◆ Your objective: Repeat exactly the lines from the start of the records below through the line that contains "localparam logic [DIGIT_WIDTH-1:0] DIGIT_TEN", including both.

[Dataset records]
────
<file path="src/rtl/core/aip_pkg.sv">
// shared types, character codes and helpers for the ascii integer parser
package aip_pkg;

   localparam int VALUE_WIDTH = 64;
   localparam int COUNT_WIDTH = 16;
   localparam int DIGIT_WIDTH = 6;
   localparam int BASE_WIDTH  = 6;

   localparam logic [VALUE_WIDTH-1:0] VALUE_TOP  = {1'b1, {(VALUE_WIDTH-1){1'b0}}};
   localparam logic [VALUE_WIDTH-1:0] VALUE_ONES = {VALUE_WIDTH{1'b1}};
   localparam logic [COUNT_WIDTH-1:0] POS_MAX    = {COUNT_WIDTH{1'b1}};

   // configuration register indexes
   localparam logic CSR_NUMBER_BASE = 1'b0;
   localparam logic CSR_SIGNED_MODE = 1'b1;

   localparam logic [BASE_WIDTH-1:0]  BASE_AUTO = 6'd0;
   localparam logic [BASE_WIDTH-1:0]  BASE_ONE  = 6'd1;
   localparam logic [BASE_WIDTH-1:0]  BASE_OCT  = 6'd8;
   localparam logic [BASE_WIDTH-1:0]  BASE_DEC  = 6'd10;
   localparam logic [BASE_WIDTH-1:0]  BASE_HEX  = 6'd16;
   localparam logic [BASE_WIDTH-1:0]  BASE_MAX  = 6'd36;
   localparam logic [DIGIT_WIDTH-1:0] NO_DIGIT  = 6'd36;
   localparam logic [DIGIT_WIDTH-1:0] DIGIT_TEN = 6'd10;

   localparam logic [7:0] CH_0     = 8'h30;
   localparam logic [7:0] CH_9     = 8'h39;
   localparam logic [7:0] CH_LO_A  = 8'h61;
   localparam logic [7:0] CH_LO_Z  = 8'h7A;
   localparam logic [7:0] CH_UP_A  = 8'h41;
   localparam logic [7:0] CH_UP_Z  = 8'h5A;
   localparam logic [7:0] CH_LO_X  = 8'h78;
   localparam logic [7:0] CH_UP_X  = 8'h58;
   localparam logic [7:0] CH_PLUS  = 8'h2B;
   localparam logic [7:0] CH_MINUS = 8'h2D;
   localparam logic [7:0] CH_SPACE = 8'h20;
   localparam logic [7:0] CH_TAB   = 8'h09;
   localparam logic [7:0] CH_CR    = 8'h0D;

   typedef struct packed {
      logic [7:0] char_code;
      logic       start_flag;
   } req_item_type;

   typedef struct packed {
      logic [63:0] value;
      logic        overflow;
      logic        converted;
      logic [15:0] consumed_count;
   } rsp_item_type;

   // digit value of a character, NO_DIGIT when it is not alphanumeric
   function automatic logic [DIGIT_WIDTH-1:0] digit_of(input logic [7:0] c);
      logic [DIGIT_WIDTH-1:0] d;
      d = NO_DIGIT;
      if (c >= CH_0 && c <= CH_9) begin
         d = DIGIT_WIDTH'(c - CH_0);
      end else if (c >= CH_LO_A && c <= CH_LO_Z) begin
         d = DIGIT_WIDTH'(c - CH_LO_A) + DIGIT_TEN;
      end else if (c >= CH_UP_A && c <= CH_UP_Z) begin
         d = DIGIT_WIDTH'(c - CH_UP_A) + DIGIT_TEN;
      end
      return d;
   endfunction

   // space, tab, line feed, vertical tab, form feed, carriage return
   function automatic logic is_blank(input logic [7:0] c);
      return (c == CH_SPACE) || (c >= CH_TAB && c <= CH_CR);
   endfunction

endpackage

</file>
<file path="src/rtl/core/ascii_integer_parser.sv">
// streaming string to integer converter, one byte per item
//
// Converts a byte stream to a 64-bit integer in the manner of strtol/strtoul.
// A string starts at an item with start_flag set; leading whitespace is
// skipped, an optional sign is taken, the radix comes from number_base (0
// selects hex after 0x/0X followed by a hex digit, octal after a leading 0,
// decimal otherwise) and digits are accumulated until the first byte that
// does not fit. That byte (a NUL included) gives the one result item of the
// string; all other bytes give none. A start flag in the middle of a string
// drops the old string without a result. A radix of 1 or above 36 gives an
// all-zero result at the start byte. Overflow saturates to the signed
// minimum/maximum in signed mode and to all ones in unsigned mode.
// Throughput is one byte per cycle with no gaps while result items are taken and
// no configuration write is offered. An accepted byte is held in the input
// register and worked from there; a result item it gives is offered from the
// result register. While a result item waits on rsp_ready the parse holds,
// the input register fills and req_ready drops until the result is taken.
// The per-byte recurrence is a 64x6 multiply-add of the accumulator by the
// radix plus a compare against the limit, done combinationally.
// Configuration writes are taken when no byte sits in the input register and
// get priority over a byte offered in the same cycle; number_base is latched
// at each start byte, signed_mode applies to every following byte.
module ascii_integer_parser (
   input  logic                   clock,
   input  logic                   reset,
   input  logic                   req_valid,
   output logic                   req_ready,
   input  aip_pkg::req_item_type  req_data,
   output logic                   rsp_valid,
   input  logic                   rsp_ready,
   output aip_pkg::rsp_item_type  rsp_data,
   input  logic                   csr_valid,
   output logic                   csr_ready,
   input  logic                   csr_index,
   input  logic [5:0]             csr_data
);

   typedef enum logic [2:0] {
      PH_IDLE,
      PH_LEAD,
      PH_FIRST,
      PH_ZERO,
      PH_XPFX,
      PH_DIGITS
   } phase_type;

   // configuration
   logic [aip_pkg::BASE_WIDTH-1:0]  number_base_ff;
   logic                            signed_mode_ff;

   // input and result registers
   logic                            in_vld_ff;
   aip_pkg::req_item_type           in_item_ff;
   logic                            rsp_vld_ff;
   aip_pkg::rsp_item_type           rsp_item_ff;
   aip_pkg::rsp_item_type           rsp_item_in;

   // parse state
   phase_type                        phase_ff, phase_in;
   logic                             neg_ff, neg_in;
   logic [aip_pkg::VALUE_WIDTH-1:0]  acc_ff, acc_in;
   logic                             ovf_ff, ovf_in;
   logic [aip_pkg::BASE_WIDTH-1:0]   base_ff, base_in;
   logic                             seen_ff, seen_in;
   logic [aip_pkg::COUNT_WIDTH-1:0]  pos_ff, pos_in;
   logic [aip_pkg::COUNT_WIDTH-1:0]  zpos_ff, zpos_in;

   // step control
   logic                             fire;
   logic                             emit_hit;
   logic [aip_pkg::COUNT_WIDTH-1:0]  emit_pos;
   logic                             first_hit;
   logic                             add_hit;
   logic [aip_pkg::BASE_WIDTH-1:0]   add_base;
   logic [7:0]                       ch;
   logic [aip_pkg::DIGIT_WIDTH-1:0]  dig;
   logic [aip_pkg::VALUE_WIDTH-1:0]  limit;
   logic [aip_pkg::VALUE_WIDTH+6:0]  product;
   logic [aip_pkg::VALUE_WIDTH-1:0]  result_value;

   // the byte in the input register is worked when the result register can
   // take whatever it may emit
   assign fire      = in_vld_ff && (!rsp_vld_ff || rsp_ready);
   assign csr_ready = !in_vld_ff;
   assign req_ready = (!in_vld_ff || fire) && !csr_valid;
   assign rsp_valid = rsp_vld_ff;
   assign rsp_data  = rsp_item_ff;

   assign ch  = in_item_ff.char_code;
   assign dig = aip_pkg::digit_of(ch);

   always_comb begin
      phase_in  = phase_ff;
      neg_in    = neg_ff;
      acc_in    = acc_ff;
      ovf_in    = ovf_ff;
      base_in   = base_ff;
      seen_in   = seen_ff;
      pos_in    = pos_ff;
      zpos_in   = zpos_ff;
      emit_hit  = 1'b0;
      emit_pos  = pos_ff;
      first_hit = 1'b0;
      add_hit   = 1'b0;
      add_base  = base_ff;
      limit     = aip_pkg::VALUE_ONES;
      product   = '0;

      // start byte: fresh string, radix latched from the register
      if (in_item_ff.start_flag) begin
         neg_in  = 1'b0;
         acc_in  = '0;
         ovf_in  = 1'b0;
         seen_in = 1'b0;
         pos_in  = '0;
         zpos_in = '0;
         base_in = number_base_ff;
         if (number_base_ff == aip_pkg::BASE_ONE || number_base_ff > aip_pkg::BASE_MAX) begin
            phase_in = PH_IDLE;
            emit_hit = 1'b1;
            emit_pos = '0;
         end else begin
            phase_in = PH_LEAD;
         end
      end

      if (!emit_hit) begin
         unique case (phase_in)
            PH_LEAD: begin
               if (aip_pkg::is_blank(ch)) begin
                  if (pos_in < aip_pkg::POS_MAX) pos_in = pos_in + 1'b1;
               end else if (ch == aip_pkg::CH_PLUS || ch == aip_pkg::CH_MINUS) begin
                  neg_in   = (ch == aip_pkg::CH_MINUS);
                  if (pos_in < aip_pkg::POS_MAX) pos_in = pos_in + 1'b1;
                  phase_in = PH_FIRST;
               end else begin
                  first_hit = 1'b1;
               end
            end
            PH_FIRST: begin
               first_hit = 1'b1;
            end
            PH_ZERO: begin
               if (ch == aip_pkg::CH_LO_X || ch == aip_pkg::CH_UP_X) begin
                  if (pos_in < aip_pkg::POS_MAX) pos_in = pos_in + 1'b1;
                  phase_in = PH_XPFX;
               end else begin
                  base_in  = (base_in == aip_pkg::BASE_AUTO) ? aip_pkg::BASE_OCT
                                                             : aip_pkg::BASE_HEX;
                  phase_in = PH_DIGITS;
                  if (dig < base_in) begin
                     add_hit = 1'b1;
                  end else begin
                     emit_hit = 1'b1;
                     emit_pos = pos_in;
                  end
               end
            end
            PH_XPFX: begin
               if (dig < aip_pkg::BASE_HEX) begin
                  base_in  = aip_pkg::BASE_HEX;
                  phase_in = PH_DIGITS;
                  add_hit  = 1'b1;
               end else begin
                  // prefix without a hex digit: only the leading zero counts
                  emit_hit = 1'b1;
                  emit_pos = zpos_in;
               end
            end
            PH_DIGITS: begin
               if (base_in >= 6'd2 && base_in <= aip_pkg::BASE_MAX && dig < base_in) begin
                  add_hit = 1'b1;
               end else begin
                  emit_hit = 1'b1;
                  emit_pos = pos_in;
               end
            end
            default: begin
               phase_in = PH_IDLE;
            end
         endcase
      end

      // first character of the number
      if (first_hit) begin
         if (ch == aip_pkg::CH_0 &&
             (base_in == aip_pkg::BASE_AUTO || base_in == aip_pkg::BASE_HEX)) begin
            seen_in  = 1'b1;
            if (pos_in < aip_pkg::POS_MAX) pos_in = pos_in + 1'b1;
            zpos_in  = pos_in;
            phase_in = PH_ZERO;
         end else begin
            if (base_in == aip_pkg::BASE_AUTO) base_in = aip_pkg::BASE_DEC;
            if (dig < base_in) begin
               add_hit  = 1'b1;
               phase_in = PH_DIGITS;
            end else begin
               emit_hit = 1'b1;
               emit_pos = pos_in;
            end
         end
      end

      // accumulate one digit with range check
      add_base = base_in;
      if (signed_mode_ff) begin
         limit = neg_in ? aip_pkg::VALUE_TOP : aip_pkg::VALUE_TOP - 1'b1;
      end
      product = (aip_pkg::VALUE_WIDTH+7)'(acc_in) * (aip_pkg::VALUE_WIDTH+7)'(add_base)
              + (aip_pkg::VALUE_WIDTH+7)'(dig);
      if (add_hit) begin
         if (ovf_in || product > (aip_pkg::VALUE_WIDTH+7)'(limit)) begin
            ovf_in = 1'b1;
         end else begin
            acc_in = product[aip_pkg::VALUE_WIDTH-1:0];
         end
         seen_in = 1'b1;
         if (pos_in < aip_pkg::POS_MAX) pos_in = pos_in + 1'b1;
      end

      if (emit_hit) begin
         phase_in = PH_IDLE;
      end
   end

   // result fields from the state after this byte
   always_comb begin
      result_value = '0;
      if (seen_in) begin
         if (ovf_in) begin
            if (signed_mode_ff) begin
               result_value = neg_in ? aip_pkg::VALUE_TOP : aip_pkg::VALUE_TOP - 1'b1;
            end else begin
               result_value = aip_pkg::VALUE_ONES;
            end
         end else begin
            result_value = neg_in ? (aip_pkg::VALUE_WIDTH'(0) - acc_in) : acc_in;
         end
      end
      rsp_item_in.value          = 64'(result_value);
      rsp_item_in.overflow       = seen_in && ovf_in;
      rsp_item_in.converted      = seen_in;
      rsp_item_in.consumed_count = seen_in ? 16'(emit_pos) : 16'd0;
   end

   always_ff @(posedge clock) begin
      if (reset) begin
         number_base_ff <= '0;
         signed_mode_ff <= 1'b1;
         in_vld_ff      <= 1'b0;
         rsp_vld_ff     <= 1'b0;
         phase_ff       <= PH_IDLE;
         neg_ff         <= 1'b0;
         acc_ff         <= '0;
         ovf_ff         <= 1'b0;
         base_ff        <= '0;
         seen_ff        <= 1'b0;
         pos_ff         <= '0;
         zpos_ff        <= '0;
      end else begin
         // configuration write
         if (csr_valid && csr_ready) begin
            unique case (csr_index)
               aip_pkg::CSR_NUMBER_BASE: number_base_ff <= csr_data;
               aip_pkg::CSR_SIGNED_MODE: signed_mode_ff <= csr_data[0];
               default: ;
            endcase
         end

         // input register
         if (req_valid && req_ready) begin
            in_vld_ff  <= 1'b1;
            in_item_ff <= req_data;
         end else if (fire) begin
            in_vld_ff <= 1'b0;
         end

         // parse step and result register
         if (fire) begin
            phase_ff <= phase_in;
            neg_ff   <= neg_in;
            acc_ff   <= acc_in;
            ovf_ff   <= ovf_in;
            base_ff  <= base_in;
            seen_ff  <= seen_in;
            pos_ff   <= pos_in;
            zpos_ff  <= zpos_in;
         end
         if (fire && emit_hit) begin
            rsp_vld_ff  <= 1'b1;
            rsp_item_ff <= rsp_item_in;
         end else if (rsp_ready) begin
            rsp_vld_ff <= 1'b0;
         end
      end
   end

endmodule

</file>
────
◆ Output below:
<file path="src/rtl/core/aip_pkg.sv">
// shared types, character codes and helpers for the ascii integer parser
package aip_pkg;

   localparam int VALUE_WIDTH = 64;
   localparam int COUNT_WIDTH = 16;
   localparam int DIGIT_WIDTH = 6;
   localparam int BASE_WIDTH  = 6;

   localparam logic [VALUE_WIDTH-1:0] VALUE_TOP  = {1'b1, {(VALUE_WIDTH-1){1'b0}}};
   localparam logic [VALUE_WIDTH-1:0] VALUE_ONES = {VALUE_WIDTH{1'b1}};
   localparam logic [COUNT_WIDTH-1:0] POS_MAX    = {COUNT_WIDTH{1'b1}};

   // configuration register indexes
   localparam logic CSR_NUMBER_BASE = 1'b0;
   localparam logic CSR_SIGNED_MODE = 1'b1;

   localparam logic [BASE_WIDTH-1:0]  BASE_AUTO = 6'd0;
   localparam logic [BASE_WIDTH-1:0]  BASE_ONE  = 6'd1;
   localparam logic [BASE_WIDTH-1:0]  BASE_OCT  = 6'd8;
   localparam logic [BASE_WIDTH-1:0]  BASE_DEC  = 6'd10;
   localparam logic [BASE_WIDTH-1:0]  BASE_HEX  = 6'd16;
   localparam logic [BASE_WIDTH-1:0]  BASE_MAX  = 6'd36;
   localparam logic [DIGIT_WIDTH-1:0] NO_DIGIT  = 6'd36;
   localparam logic [DIGIT_WIDTH-1:0] DIGIT_TEN = 6'd10;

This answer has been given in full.